My DIY multi-room music system
If you are curious why I went to such lengths, and did not buy a Sonos, read why I built my own multi-room music system. If you want to know what I built, read on!
The player/server
This is a small music player and server, which sits on display in the living room, and sends music to the living room amplifier, and various ‘zones’ around the house:
- Raspberry Pi 2
- Arch Linux (full configuration with Ansible)
- Music Player Daemon (MPD) as the core player
- Mothership (my Go/AngularJS/WebSockets web & mobile player UI for MPD)

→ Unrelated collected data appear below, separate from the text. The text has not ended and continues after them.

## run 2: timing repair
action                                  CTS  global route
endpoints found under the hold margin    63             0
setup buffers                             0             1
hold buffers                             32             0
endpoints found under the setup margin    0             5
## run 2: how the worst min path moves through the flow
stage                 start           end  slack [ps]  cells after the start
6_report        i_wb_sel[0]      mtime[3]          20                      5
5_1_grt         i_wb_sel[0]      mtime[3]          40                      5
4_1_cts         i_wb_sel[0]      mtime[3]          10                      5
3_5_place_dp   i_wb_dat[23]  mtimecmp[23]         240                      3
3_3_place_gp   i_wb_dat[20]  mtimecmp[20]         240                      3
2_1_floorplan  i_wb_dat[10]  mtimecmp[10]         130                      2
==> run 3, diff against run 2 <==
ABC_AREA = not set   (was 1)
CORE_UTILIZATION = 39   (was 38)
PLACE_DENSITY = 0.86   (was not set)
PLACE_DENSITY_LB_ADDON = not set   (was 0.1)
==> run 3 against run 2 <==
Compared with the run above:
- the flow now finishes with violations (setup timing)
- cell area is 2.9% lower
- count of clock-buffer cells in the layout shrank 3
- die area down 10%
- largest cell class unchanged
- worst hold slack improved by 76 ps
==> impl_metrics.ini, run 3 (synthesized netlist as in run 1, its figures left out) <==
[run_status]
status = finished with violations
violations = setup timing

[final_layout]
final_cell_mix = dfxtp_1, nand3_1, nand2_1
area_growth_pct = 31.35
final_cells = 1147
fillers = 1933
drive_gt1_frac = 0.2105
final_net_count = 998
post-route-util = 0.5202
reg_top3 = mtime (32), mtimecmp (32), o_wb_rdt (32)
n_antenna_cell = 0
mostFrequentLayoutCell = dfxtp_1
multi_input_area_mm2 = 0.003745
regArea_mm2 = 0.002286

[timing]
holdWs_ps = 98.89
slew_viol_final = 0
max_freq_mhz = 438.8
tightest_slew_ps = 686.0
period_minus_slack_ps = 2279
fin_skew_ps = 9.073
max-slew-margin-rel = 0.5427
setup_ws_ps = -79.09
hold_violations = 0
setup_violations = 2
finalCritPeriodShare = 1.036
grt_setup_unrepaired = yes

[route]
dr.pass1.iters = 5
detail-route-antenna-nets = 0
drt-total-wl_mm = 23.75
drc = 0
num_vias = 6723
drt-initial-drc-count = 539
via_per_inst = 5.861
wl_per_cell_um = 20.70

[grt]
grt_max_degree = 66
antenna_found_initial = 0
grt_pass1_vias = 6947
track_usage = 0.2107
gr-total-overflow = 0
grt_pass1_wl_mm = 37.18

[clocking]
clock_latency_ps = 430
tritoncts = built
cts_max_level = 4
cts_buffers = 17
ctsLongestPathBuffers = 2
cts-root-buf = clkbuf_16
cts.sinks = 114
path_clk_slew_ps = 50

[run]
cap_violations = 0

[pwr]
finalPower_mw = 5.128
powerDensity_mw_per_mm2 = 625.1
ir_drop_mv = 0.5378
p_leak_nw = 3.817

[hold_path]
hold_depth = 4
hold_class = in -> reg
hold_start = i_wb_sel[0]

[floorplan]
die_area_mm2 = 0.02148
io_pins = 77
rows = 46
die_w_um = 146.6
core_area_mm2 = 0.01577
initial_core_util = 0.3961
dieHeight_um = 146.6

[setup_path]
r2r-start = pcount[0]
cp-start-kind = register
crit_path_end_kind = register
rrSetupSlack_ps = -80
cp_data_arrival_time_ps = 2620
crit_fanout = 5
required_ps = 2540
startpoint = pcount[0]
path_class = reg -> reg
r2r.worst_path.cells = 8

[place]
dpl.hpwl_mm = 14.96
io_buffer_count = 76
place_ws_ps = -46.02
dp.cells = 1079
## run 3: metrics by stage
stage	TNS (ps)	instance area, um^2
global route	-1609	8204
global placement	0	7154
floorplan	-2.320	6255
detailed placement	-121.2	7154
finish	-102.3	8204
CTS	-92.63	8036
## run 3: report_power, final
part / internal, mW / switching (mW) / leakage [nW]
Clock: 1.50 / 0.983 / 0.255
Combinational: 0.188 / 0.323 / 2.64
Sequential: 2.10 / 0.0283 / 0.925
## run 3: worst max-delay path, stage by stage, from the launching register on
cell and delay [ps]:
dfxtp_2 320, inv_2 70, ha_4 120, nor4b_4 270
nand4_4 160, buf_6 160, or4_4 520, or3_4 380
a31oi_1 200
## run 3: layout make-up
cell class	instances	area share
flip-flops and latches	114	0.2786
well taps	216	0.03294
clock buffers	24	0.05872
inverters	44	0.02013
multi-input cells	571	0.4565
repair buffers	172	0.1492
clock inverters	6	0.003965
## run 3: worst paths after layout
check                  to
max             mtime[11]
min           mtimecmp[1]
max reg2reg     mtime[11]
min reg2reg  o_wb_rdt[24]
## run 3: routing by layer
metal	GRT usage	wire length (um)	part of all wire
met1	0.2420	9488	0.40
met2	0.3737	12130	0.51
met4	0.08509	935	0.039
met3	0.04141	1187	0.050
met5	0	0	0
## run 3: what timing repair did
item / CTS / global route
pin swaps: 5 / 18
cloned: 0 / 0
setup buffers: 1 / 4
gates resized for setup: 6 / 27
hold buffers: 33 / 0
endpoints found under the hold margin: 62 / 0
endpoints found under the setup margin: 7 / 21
**src/rtl/ct_rtu_pkg.sv**
```systemverilog
// Shared RTU types and constants for one-hot <-> binary entry conversion.
package ct_rtu_pkg;
  localparam int RTU_ENTRY    = 8;
  localparam int RTU_NUM_W    = 3;
  localparam int RTU_ERRCNT_W = 8;

  typedef struct packed {
    logic [RTU_NUM_W-1:0] num;
    logic                 err;
  } rtu_enc_t;
endpackage

```
**src/rtl/ct_rtu_compress_8.sv**
```systemverilog
// Combinational 8-bit one-hot to 3-bit index encoder with legality check.
module ct_rtu_compress_8
  import ct_rtu_pkg::*;
(
  input  logic [RTU_ENTRY-1:0] onehot_i,
  output rtu_enc_t             enc_o
);

  logic [3:0] pop;

  // Scanning from the top down lets the lowest set bit win on multi-hot input.
  always_comb begin
    enc_o = '0;
    pop   = '0;
    for (int i = RTU_ENTRY - 1; i >= 0; i--) begin
      if (onehot_i[i]) enc_o.num = RTU_NUM_W'(i);
      pop = pop + 4'(onehot_i[i]);
    end
    enc_o.err = (pop != 4'd1);
  end

endmodule

```
**src/rtl/ct_rtu_compress_8_buf.sv**
```systemverilog
// One-hot to binary index converter behind a 2-entry valid/ready buffer, with error tracking.
module ct_rtu_compress_8_buf
  import ct_rtu_pkg::*;
(
  input  logic                    cpuclk,
  input  logic                    cpurst_b,
  input  logic                    x_vld,
  input  logic [RTU_ENTRY-1:0]    x_onehot,
  output logic                    x_rdy,
  output logic                    y_vld,
  output logic [RTU_NUM_W-1:0]    y_num,
  output logic                    y_err,
  input  logic                    y_rdy,
  input  logic                    clr_err,
  output logic                    err_sticky,
  output logic [RTU_ERRCNT_W-1:0] err_cnt
);

  localparam int DEPTH = 2;
  localparam int CNT_W = RTU_ERRCNT_W;

  function automatic logic [CNT_W-1:0] sat_inc(input logic [CNT_W-1:0] v);
    return (&v) ? v : v + 1'b1;
  endfunction

  rtu_enc_t         enc;
  rtu_enc_t         mem_q [DEPTH];
  logic             wptr_q, rptr_q;
  logic [1:0]       occ_q, occ_d;
  logic             sticky_q, sticky_d;
  logic [CNT_W-1:0] cnt_q, cnt_d;
  logic             acc, pop;

  ct_rtu_compress_8 u_enc (
    .onehot_i (x_onehot),
    .enc_o    (enc)
  );

  // Ready depends on registered occupancy only, so no path from y_rdy to x_rdy.
  assign x_rdy = (occ_q < 2'(DEPTH));
  assign y_vld = (occ_q != 2'd0);
  assign y_num = mem_q[rptr_q].num;
  assign y_err = mem_q[rptr_q].err;
  assign acc   = x_vld & x_rdy;
  assign pop   = y_vld & y_rdy;

  assign err_sticky = sticky_q;
  assign err_cnt    = cnt_q;

  always_comb begin
    occ_d = occ_q;
    case ({acc, pop})
      2'b10:   occ_d = occ_q + 2'd1;
      2'b01:   occ_d = occ_q - 2'd1;
      default: occ_d = occ_q;
    endcase
  end

  // A clear in the same cycle as an illegal accept restarts the count at one.
  always_comb begin
    sticky_d = sticky_q;
    cnt_d    = cnt_q;
    if (clr_err) begin
      sticky_d = 1'b0;
      cnt_d    = '0;
    end
    if (acc && enc.err) begin
      sticky_d = 1'b1;
      cnt_d    = sat_inc(cnt_d);
    end
  end

  always_ff @(posedge cpuclk) begin
    if (!cpurst_b) begin
      occ_q    <= '0;
      wptr_q   <= 1'b0;
      rptr_q   <= 1'b0;
      mem_q[0] <= '0;
      mem_q[1] <= '0;
      sticky_q <= 1'b0;
      cnt_q    <= '0;
    end else begin
      if (acc) begin
        mem_q[wptr_q] <= enc;
        wptr_q        <= ~wptr_q;
      end
      if (pop) rptr_q <= ~rptr_q;
      occ_q    <= occ_d;
      sticky_q <= sticky_d;
      cnt_q    <= cnt_d;
    end
  end

endmodule

```
**config.mk**
```make
export PLATFORM = sky130hd
export DESIGN_NAME = ct_rtu_compress_8_buf
export DESIGN_NICKNAME = d
export VERILOG_FILES = /design/src/rtl/ct_rtu_pkg.sv /design/src/rtl/ct_rtu_compress_8.sv /design/src/rtl/ct_rtu_compress_8_buf.sv
export SDC_FILE = /design/constraint.sdc
export NUM_CORES = 1
export LEC_CHECK = 0
export ABC_AREA = 0
export CORE_MARGIN = 3
export CORE_UTILIZATION = 40
export CTS_BUF_LIST = sky130_fd_sc_hd__clkbuf_8 sky130_fd_sc_hd__clkbuf_16
export DETAILED_ROUTE_END_ITERATION = 8
export PLACE_DENSITY = 0.64
export REMOVE_ABC_BUFFERS = 1
export SLEW_MARGIN = 0
export SYNTH_ARGS = -nofsm -noshare
export SYNTH_HDL_FRONTEND = slang
export SYNTH_SLANG_ARGS = --single-unit
export TNS_END_PERCENT = 10
```
**constraint.sdc**
```tcl
create_clock -name cpuclk -period 9.6 [get_ports cpuclk]
set_input_delay 1.44 -clock cpuclk [delete_from_list [all_inputs] [get_ports cpuclk]]
set_output_delay 1.44 -clock cpuclk [all_outputs]
set_load 0.02 [all_outputs]
```
==> metrics.csv <==
stage;metric;value;unit
clocking;Clock Path Buffers;2;
clocking;clock sinks;22;
drt;drc violations;0;
timing;Layout Skew;0.001145;ns
logic_synthesis;Seq/Total Area, Yosys;37.96;%
floorplan;die area;4167;µm²
floorplan;Starting Density;43.49;%
logic_synthesis;Synth Area in Simple Gates;20.89;%
job;MaxCap Viol Count;0;
setup_path;FF-to-FF setup slack;7.76;ns
timing;setup_tns;0;ns
global_routing;vias in the first global route;1146;
drt;wire length per cell;12.50;µm
clocking;cts hold-fix bufs;0;
global_routing;first-pass GRT wire length;5.002;mm
logic_synthesis;Top FF cell, synth;dfxtp_1;
setup_path;worst-path cell chain;clkdlybuf4s50_1, inv_1, ha_1, inv_1, fa_1, fa_1, inv_1, fa_1, inv_1, fa_1, a31o_2, and2_2, o41ai_1, a21oi_1;
floorplan;Die Width;64.55;µm
clocking;TritonCTS clock tree;built;
timing;Final setup viols;0;
logic_synthesis;post-synthesis adder-cell area fraction;12.23;%
drt;remaining antenna violation count;0;
logic_synthesis;Post-synth top cells;inv_1 (20), dfxtp_1 (14), nand2_1 (11), nand3_1 (10);
clocking;postcts setup bufs;0;
logic_synthesis;Unique masters post-synth;34;
finish;share of cells above drive strength 1;10.47;%
setup_path;Slowest cell on crit path;clkdlybuf4s50_1;
logic_synthesis;top cell type's share of synthesized area;20.44;%
timing;hold_ws;0.4766;ns
finish;P&R area growth vs syn;28.01;%
floorplan;Core Rows;20;
logic_synthesis;post-synthesis compound-gate area fraction;12.68;%
setup_path;Startpoint Class;primary input;
clocking;Num CTS Buffers;3;
logic_synthesis;main combinational cell family by area after synthesis;simple AND/OR/NAND/NOR gates;
global_routing;grt ovf;0;
clocking;Root Buffer Master;clkbuf_8;
logic_synthesis;count leader, synth;inv_1;
drt;total wire length;2.701;mm
timing;count of pins over their slew limit;0;
logic_synthesis;xor and xnor area share after synthesis;2.555;%
logic_synthesis;synthesized area per cell;9.590;µm²
finish;nets@finish;197;
clocking;clock-pin slew on the worst setup and hold paths;0.08;ns
floorplan;I/O pin total;28;
setup_path;CP required;9.74;ns
worst_hold_path;Hold WC Path Type;register to register;
global_routing;Total GRT Usage;14.82;%
setup_path;CP Class;primary input to register;
timing;fin crit share;51.42;%
finish;Fillers;309;
floorplan;core area;3153;µm²
timing;FMAX;202.6;MHz
logic_synthesis;Cell Area, Synth;1371;µm²
setup_path;critical path's largest stage delay;0.49;ns
place;DP Wirelength;2.232;mm
timing;worst rel slew slack;55.79;%
global_routing;largest net degree at the start of global routing;24;
drt;Initial DRC Count;20;
drt;overall via count from detail_route;1080;
timing;Fin. Hold Viols;0;
timing;RSZ-0062 raised after global routing;false;
setup_path;CP Capture Type;register;
clocking;H-Tree Depth;1;
finish;Final Core Density;55.67;%
clocking;PostCTS Resize Cnt;0;
setup_path;WP data arrival;5.08;ns
timing;Least-Margin Pin Slew;0.6611;ns
floorplan;die height;64.55;µm
drt;DRT Pass-1 Iters;4;
logic_synthesis;top cells by area, synth;dfxtp_1 (20%), edfxtp_1 (18%), ha_1 (6.4%), fa_1 (5.8%), inv_1 (5.5%);
logic_synthesis;Post-synth EDFFs;8;
drt;Via density;5.000;
clocking;worst-skew pair later-pin latency;0.26;ns
status;outcome;finished, final reports clean;
finish;Antenna diodes;0;
power_and_ir_drop;Power per Cell Area;196.4;nW/µm²
logic_synthesis;cell taking the most area after synthesis;dfxtp_1;
global_routing;initial antenna violation count;0;
setup_path;Crit Path Max Fanout;4;
logic_synthesis;ys async rst share;0;%
place;# port buffers;27;
logic_synthesis;Post-Syn Instances;143;
place;GP Congestion;0.8463;
logic_synthesis;mux cell area share after synthesis;7.664;%
power_and_ir_drop;Leak;0.7172;nW
logic_synthesis;Yosys warning total;0;
logic_synthesis;Synth Register Bits;22;
power_and_ir_drop;worst ir drop on vdd;0.07889;mV
timing;post-layout min period;4.937;ns
--- src/rtl/fifo_serializer_if.sv ---
// Signal bundle between fifo_serializer, its rewindable packet FIFO and the bit-serial modulator.
interface fifo_serializer_if #(
  parameter int WIDTH = 8,
  parameter int LEN_W = 6
);
  logic             start;
  logic             retry;
  logic             commit;
  logic [LEN_W-1:0] len;
  logic [WIDTH-1:0] fifo_data;
  logic             fifo_empty;
  logic             fifo_next;
  logic             fifo_firstbyte;
  logic             fifo_restart;
  logic             tx_bit;
  logic             tx_valid;
  logic             tx_ready;
  logic             busy;
  logic             done;
  logic             underrun;

  // tx_bit transfers on any cycle with tx_valid & tx_ready; once tx_valid rises it stays high
  // with tx_bit unchanged until that transfer. tx_ready while tx_valid is low means nothing.
  modport master (
    input  start, retry, commit, len, fifo_data, fifo_empty, tx_ready,
    output fifo_next, fifo_firstbyte, fifo_restart, tx_bit, tx_valid, busy, done, underrun
  );

  modport slave (
    output start, retry, commit, len, fifo_data, fifo_empty, tx_ready,
    input  fifo_next, fifo_firstbyte, fifo_restart, tx_bit, tx_valid, busy, done, underrun
  );
endinterface
### src/rtl/alu_pkg.sv
`default_nettype none
// ============================================================================
// Module      : alu_pkg
// Description : Shared ALU B-operand definitions: select width, operand mode
//               codes and skid-buffer state encodings.
// Revision    : 1.0 - initial release
// ============================================================================
package alu_pkg;

    localparam int SEL_W = 3;

    // alu_srcB operand modes
    localparam logic [SEL_W-1:0] SRCB_REG    = 3'b000;
    localparam logic [SEL_W-1:0] SRCB_ONE    = 3'b001;
    localparam logic [SEL_W-1:0] SRCB_SEXT6  = 3'b010;
    localparam logic [SEL_W-1:0] SRCB_ZEXT8  = 3'b011;
    localparam logic [SEL_W-1:0] SRCB_SEXT12 = 3'b100;
    localparam logic [SEL_W-1:0] SRCB_BR     = 3'b101;
    localparam logic [SEL_W-1:0] SRCB_LUI    = 3'b110;
    localparam logic [SEL_W-1:0] SRCB_ZERO   = 3'b111;

    // Output skid-buffer occupancy
    typedef enum logic [1:0] {
        ST_EMPTY = 2'd0,
        ST_ONE   = 2'd1,
        ST_FULL  = 2'd2
    } buf_state_t;

endpackage : alu_pkg
`default_nettype wire

### src/rtl/alu_b_operand_stage_if.sv
`default_nettype none
// ============================================================================
// Module      : alu_b_operand_stage_if
// Description : Operand request/response bundle for the ALU B-operand stage.
//               master = decode side plus ALU consumer, slave = the stage.
// Revision    : 1.0 - initial release
// ============================================================================
interface alu_b_operand_stage_if #(
    parameter int DATA_W = 16,
    parameter int IMM_W  = 12,
    parameter int SEL_W  = 3
);
    logic              flush;
    logic              in_valid;
    logic              in_ready;
    logic [SEL_W-1:0]  alu_srcB;
    logic [IMM_W-1:0]  ir_imm;
    logic [DATA_W-1:0] B;
    logic              ex_fwd_vld;
    logic [DATA_W-1:0] ex_fwd_data;
    logic              wb_fwd_vld;
    logic [DATA_W-1:0] wb_fwd_data;
    logic              out_valid;
    logic              out_ready;
    logic [DATA_W-1:0] alu_B;
    logic [SEL_W-1:0]  alu_B_mode;

    modport master (
        output flush, in_valid, alu_srcB, ir_imm, B,
               ex_fwd_vld, ex_fwd_data, wb_fwd_vld, wb_fwd_data, out_ready,
        input  in_ready, out_valid, alu_B, alu_B_mode
    );

    modport slave (
        input  flush, in_valid, alu_srcB, ir_imm, B,
               ex_fwd_vld, ex_fwd_data, wb_fwd_vld, wb_fwd_data, out_ready,
        output in_ready, out_valid, alu_B, alu_B_mode
    );

endinterface : alu_b_operand_stage_if
`default_nettype wire

### src/rtl/alu_b_select.sv
`default_nettype none
// ============================================================================
// Module      : alu_b_select
// Description : Combinational B-operand mux: register path with EX/WB
//               forwarding, constants and extended/shifted immediates.
// Revision    : 1.0 - initial release
// ============================================================================
module alu_b_select #(
    parameter int DATA_W = 16,
    parameter int IMM_W  = 12,
    parameter int SEL_W  = 3
) (
    input  wire logic [SEL_W-1:0]  alu_srcB,
    input  wire logic [IMM_W-1:0]  ir_imm,
    input  wire logic [DATA_W-1:0] B,
    input  wire logic              ex_fwd_vld,
    input  wire logic [DATA_W-1:0] ex_fwd_data,
    input  wire logic              wb_fwd_vld,
    input  wire logic [DATA_W-1:0] wb_fwd_data,
    output logic      [DATA_W-1:0] operand
);
    import alu_pkg::*;

    logic [DATA_W-1:0] w_sext_imm;
    logic [15:0]       w_lui16;

    // Full-width sign extension is shared by the SEXT12 and branch modes
    assign w_sext_imm = {{(DATA_W-IMM_W){ir_imm[IMM_W-1]}}, ir_imm};
    // LUI pattern is defined on 16 bits; resized (zero-extend or truncate) below
    assign w_lui16    = {ir_imm[7:0], 8'h00};

    // Mode decode; EX forward has priority over WB since it is the younger result
    always_comb begin
        operand = '0;
        case (alu_srcB)
            SRCB_REG: begin
                if (ex_fwd_vld)      operand = ex_fwd_data;
                else if (wb_fwd_vld) operand = wb_fwd_data;
                else                 operand = B;
            end
            SRCB_ONE:    operand = {{(DATA_W-1){1'b0}}, 1'b1};
            SRCB_SEXT6:  operand = {{(DATA_W-6){ir_imm[5]}}, ir_imm[5:0]};
            SRCB_ZEXT8:  operand = {{(DATA_W-8){1'b0}}, ir_imm[7:0]};
            SRCB_SEXT12: operand = w_sext_imm;
            SRCB_BR:     operand = {w_sext_imm[DATA_W-2:0], 1'b0};
            SRCB_LUI:    operand = DATA_W'(w_lui16);
            SRCB_ZERO:   operand = '0;
            default:     operand = '0;
        endcase
    end

endmodule : alu_b_select
`default_nettype wire

### src/rtl/alu_b_operand_stage.sv
`default_nettype none
// ============================================================================
// Module      : alu_b_operand_stage
// Description : Registered ALU B-operand stage. Selects the operand, then
//               holds it in a 2-entry skid buffer so in_ready is a flop.
// Revision    : 1.0 - initial release
// ============================================================================
module alu_b_operand_stage #(
    parameter int DATA_W = 16,
    parameter int IMM_W  = 12,
    parameter int SEL_W  = 3
) (
    input  wire logic clk,
    input  wire logic rst_n,
    alu_b_operand_stage_if.slave bus
);
    import alu_pkg::*;

    buf_state_t        r_state;
    buf_state_t        w_state_nxt;
    logic              r_in_ready;
    logic [DATA_W-1:0] r_out_data;
    logic [SEL_W-1:0]  r_out_mode;
    logic [DATA_W-1:0] r_skid_data;
    logic [SEL_W-1:0]  r_skid_mode;

    logic [DATA_W-1:0] w_sel_data;
    logic              w_push;
    logic              w_pop;
    logic              w_load_out;
    logic              w_load_skid;
    logic              w_skid_to_out;

    alu_b_select #(
        .DATA_W (DATA_W),
        .IMM_W  (IMM_W),
        .SEL_W  (SEL_W)
    ) u_select (
        .alu_srcB    (bus.alu_srcB),
        .ir_imm      (bus.ir_imm),
        .B           (bus.B),
        .ex_fwd_vld  (bus.ex_fwd_vld),
        .ex_fwd_data (bus.ex_fwd_data),
        .wb_fwd_vld  (bus.wb_fwd_vld),
        .wb_fwd_data (bus.wb_fwd_data),
        .operand     (w_sel_data)
    );

    assign w_push = bus.in_valid && r_in_ready;
    assign w_pop  = (r_state != ST_EMPTY) && bus.out_ready;

    // Buffer next-state and datapath steering; flush overrides every transfer
    always_comb begin
        w_state_nxt   = r_state;
        w_load_out    = 1'b0;
        w_load_skid   = 1'b0;
        w_skid_to_out = 1'b0;
        if (bus.flush) begin
            w_state_nxt = ST_EMPTY;
        end else begin
            case (r_state)
                ST_EMPTY: begin
                    if (w_push) begin
                        w_state_nxt = ST_ONE;
                        w_load_out  = 1'b1;
                    end
                end
                ST_ONE: begin
                    if (w_push && w_pop) begin
                        w_load_out  = 1'b1;
                    end else if (w_push) begin
                        w_state_nxt = ST_FULL;
                        w_load_skid = 1'b1;
                    end else if (w_pop) begin
                        w_state_nxt = ST_EMPTY;
                    end
                end
                ST_FULL: begin
                    if (w_pop) begin
                        w_state_nxt   = ST_ONE;
                        w_skid_to_out = 1'b1;
                    end
                end
                default: w_state_nxt = ST_EMPTY;
            endcase
        end
    end

    // State register; in_ready is precomputed from the next state so it is a flop
    always_ff @(posedge clk) begin
        if (!rst_n) begin
            r_state    <= ST_EMPTY;
            r_in_ready <= 1'b1;
        end else begin
            r_state    <= w_state_nxt;
            r_in_ready <= (w_state_nxt != ST_FULL);
        end
    end

    // Output and skid registers; output only changes on load so it holds under stall
    always_ff @(posedge clk) begin
        if (!rst_n) begin
            r_out_data  <= '0;
            r_out_mode  <= '0;
            r_skid_data <= '0;
            r_skid_mode <= '0;
        end else begin
            if (w_load_out) begin
                r_out_data <= w_sel_data;
                r_out_mode <= bus.alu_srcB;
            end else if (w_skid_to_out) begin
                r_out_data <= r_skid_data;
                r_out_mode <= r_skid_mode;
            end
            if (w_load_skid) begin
                r_skid_data <= w_sel_data;
                r_skid_mode <= bus.alu_srcB;
            end
        end
    end

    assign bus.in_ready   = r_in_ready;
    assign bus.out_valid  = (r_state != ST_EMPTY);
    assign bus.alu_B      = r_out_data;
    assign bus.alu_B_mode = r_out_mode;

endmodule : alu_b_operand_stage
`default_nettype wire
### src/flat_wrapper.sv
// flat-port wrapper written by rule: the top's interface ports become plain ports
module alu_b_operand_stage_flat import alu_pkg::*;
#(
    parameter int DATA_W = 16,
    parameter int IMM_W  = 12,
    parameter int SEL_W  = 3
)
  (clk, rst_n, bus_flush, bus_in_valid, bus_alu_srcB, bus_ir_imm, bus_B, bus_ex_fwd_vld, bus_ex_fwd_data, bus_wb_fwd_vld, bus_wb_fwd_data, bus_out_ready, bus_in_ready, bus_out_valid, bus_alu_B, bus_alu_B_mode);
  alu_b_operand_stage_if #(.DATA_W(DATA_W), .IMM_W(IMM_W), .SEL_W(SEL_W)) bus_i ();
  input  wire logic clk;
  input  wire logic rst_n;
  input wire logic [$bits(bus_i.flush)-1:0] bus_flush;
  input wire logic [$bits(bus_i.in_valid)-1:0] bus_in_valid;
  input wire logic [$bits(bus_i.alu_srcB)-1:0] bus_alu_srcB;
  input wire logic [$bits(bus_i.ir_imm)-1:0] bus_ir_imm;
  input wire logic [$bits(bus_i.B)-1:0] bus_B;
  input wire logic [$bits(bus_i.ex_fwd_vld)-1:0] bus_ex_fwd_vld;
  input wire logic [$bits(bus_i.ex_fwd_data)-1:0] bus_ex_fwd_data;
  input wire logic [$bits(bus_i.wb_fwd_vld)-1:0] bus_wb_fwd_vld;
  input wire logic [$bits(bus_i.wb_fwd_data)-1:0] bus_wb_fwd_data;
  input wire logic [$bits(bus_i.out_ready)-1:0] bus_out_ready;
  output wire logic [$bits(bus_i.in_ready)-1:0] bus_in_ready;
  output wire logic [$bits(bus_i.out_valid)-1:0] bus_out_valid;
  output wire logic [$bits(bus_i.alu_B)-1:0] bus_alu_B;
  output wire logic [$bits(bus_i.alu_B_mode)-1:0] bus_alu_B_mode;
  assign bus_i.flush = bus_flush;
  assign bus_i.in_valid = bus_in_valid;
  assign bus_i.alu_srcB = bus_alu_srcB;
  assign bus_i.ir_imm = bus_ir_imm;
  assign bus_i.B = bus_B;
  assign bus_i.ex_fwd_vld = bus_ex_fwd_vld;
  assign bus_i.ex_fwd_data = bus_ex_fwd_data;
  assign bus_i.wb_fwd_vld = bus_wb_fwd_vld;
  assign bus_i.wb_fwd_data = bus_wb_fwd_data;
  assign bus_i.out_ready = bus_out_ready;
  assign bus_in_ready = bus_i.in_ready;
  assign bus_out_valid = bus_i.out_valid;
  assign bus_alu_B = bus_i.alu_B;
  assign bus_alu_B_mode = bus_i.alu_B_mode;
  alu_b_operand_stage #(.DATA_W(DATA_W), .IMM_W(IMM_W), .SEL_W(SEL_W)) u_core (.clk(clk), .rst_n(rst_n), .bus(bus_i));
endmodule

- Local audio output with the excellent Hifiberry DAC+ & ALSA
- Multi-room (full-bitrate) audio output using PulseAudio, configured here
- Now-playing LCD with Flashlight (my simple MPD LCD program) and a basic16x2 HD44780 LCD
- A 5v switching power supply from an old Buffalo router
The ‘zone’ players
A simple player placed anywhere on the network, to add synchronised high-bitrate audio to that room. This works flawlessly over CAT5e, but had occasional glitches over WiFi bridges.
- Raspberry Pi 2
- Arch Linux (full configuration with Ansible)
- Local audio output with the excellent Hifiberry DAC+ & ALSA
- Zone (network audio) received using PulseAudio, configured here. Note that despite PulseAudio’s recommendations, it runs in system mode, so I can easily power-off a zone, and will start working automatically when powered back up
The player interface
The software I built to interact with the system is Mothership. It is a web/mobile application written using AngularJS for the front-end, Go as the back-end, and WebSockets to keep all connected phones/tablets/browsers in real-time sync with the player state. Check it out on Github.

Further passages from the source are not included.